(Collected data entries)
This is an optimization exercise on Yosys and OpenROAD, whose aim is small area, a short achievable clock period and few clock cycles per item, not a production implementation. Function was checked by simulation only, so behaviour that the tests miss may differ from the original.

==> flow/design.v (outline; a module is shown in full before it is edited, if it fits) <==
// module prince_enc: 1563 lines
module prince_enc (
    input  wire         clk,
    input  wire         rst,         
    input  wire         in_valid,
    output wire         in_ready,
    input  wire [63:0]  plaintext,
    input  wire [127:0] key,         
    output wire         out_valid,
    output wire [63:0]  ciphertext
);
  // ...
==> flow/run.sh <==
#!/bin/bash
# synth_recipe.tcl (not shown) runs the flow's synth.tcl, then flattens the netlist and writes it again
# the make line also repeats each setting of config.mk as NAME=value (left out here)
make -C /OpenROAD-flow-scripts/flow DESIGN_CONFIG=/design/flow/config.mk WORK_HOME=/design/flow/orfs CLKGATE_MAP_FILE= SYNTH_SCRIPT=/design/flow/synth_recipe.tcl finish
==> flow/config.mk <==
export PLATFORM = sky130hd
export DESIGN_NAME = prince_enc
export DESIGN_NICKNAME = prince_enc
export VERILOG_FILES = /design/flow/design.v
export SDC_FILE = /design/flow/constraint.sdc
export NUM_CORES = 4
export LEC_CHECK = 0
export CAP_MARGIN = 20
export CORE_MARGIN = 2
export CORE_UTILIZATION = 60
export PLACE_DENSITY = 0.72
export SLEW_MARGIN = 20
==> flow/constraint.sdc <==
create_clock -name core_clock -period 22.0 [get_ports {clk}]
set_input_delay 4.4000 -clock core_clock [delete_from_list [all_inputs] [get_ports {clk}]]
set_output_delay 4.4000 -clock core_clock [all_outputs]
set_load 0.01 [all_outputs]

**WORK INSTRUCTION**
What this exercise asks for is every line of the data above with the word "constraint".

**ANSWER AREA**
export SDC_FILE = /design/flow/constraint.sdc
==> flow/constraint.sdc <==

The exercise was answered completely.